(Dataset entries)
● ● ● ● ●

### config.mk
export PLATFORM = sky130hd
export DESIGN_NAME = pipe_hazard_ctrl_flat
export DESIGN_NICKNAME = d
export VERILOG_FILES = /design/src/rtl/pipe_hazard_if.sv /design/src/rtl/pipe_hazard_ctrl.sv /design/src/flat_wrapper.sv
export SDC_FILE = /design/constraint.sdc
export NUM_CORES = 1
export LEC_CHECK = 0
export BUFFER_PORTS_ARGS = -buffer_cell sky130_fd_sc_hd__buf_2
export CAP_MARGIN = 20
export CORE_ASPECT_RATIO = 0.75
export CORE_MARGIN = 4
export CORE_UTILIZATION = 30
export CTS_CLUSTER_SIZE = 30
export DETAILED_ROUTE_END_ITERATION = 12
export PLACE_DENSITY_LB_ADDON = 0.25
export SETUP_SLACK_MARGIN = 0.4
export SYNTH_ARGS = -nofsm -noshare
export SYNTH_HDL_FRONTEND = slang
export SYNTH_SLANG_ARGS = --single-unit
### constraint.sdc
create_clock -name clk -period 2.4 [get_ports clk]
set_clock_uncertainty 0.05 [all_clocks]
set_input_delay 0.36 -clock clk [delete_from_list [all_inputs] [get_ports clk]]
set_output_delay 0.36 -clock clk [all_outputs]
set_load 0.1 [all_outputs]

● ● ● ● ●

**Problem**
Repeat the line containing "export DESIGN_NICKNAME = d" and all subsequent lines through the final line of the data, exactly and with no others.

**Expected answer**
export DESIGN_NICKNAME = d
export VERILOG_FILES = /design/src/rtl/pipe_hazard_if.sv /design/src/rtl/pipe_hazard_ctrl.sv /design/src/flat_wrapper.sv
export SDC_FILE = /design/constraint.sdc
export NUM_CORES = 1
export LEC_CHECK = 0
export BUFFER_PORTS_ARGS = -buffer_cell sky130_fd_sc_hd__buf_2
export CAP_MARGIN = 20
export CORE_ASPECT_RATIO = 0.75
export CORE_MARGIN = 4
export CORE_UTILIZATION = 30
export CTS_CLUSTER_SIZE = 30
export DETAILED_ROUTE_END_ITERATION = 12
export PLACE_DENSITY_LB_ADDON = 0.25
export SETUP_SLACK_MARGIN = 0.4
export SYNTH_ARGS = -nofsm -noshare
export SYNTH_HDL_FRONTEND = slang
export SYNTH_SLANG_ARGS = --single-unit
### constraint.sdc
create_clock -name clk -period 2.4 [get_ports clk]
set_clock_uncertainty 0.05 [all_clocks]
set_input_delay 0.36 -clock clk [delete_from_list [all_inputs] [get_ports clk]]
set_output_delay 0.36 -clock clk [all_outputs]
set_load 0.1 [all_outputs]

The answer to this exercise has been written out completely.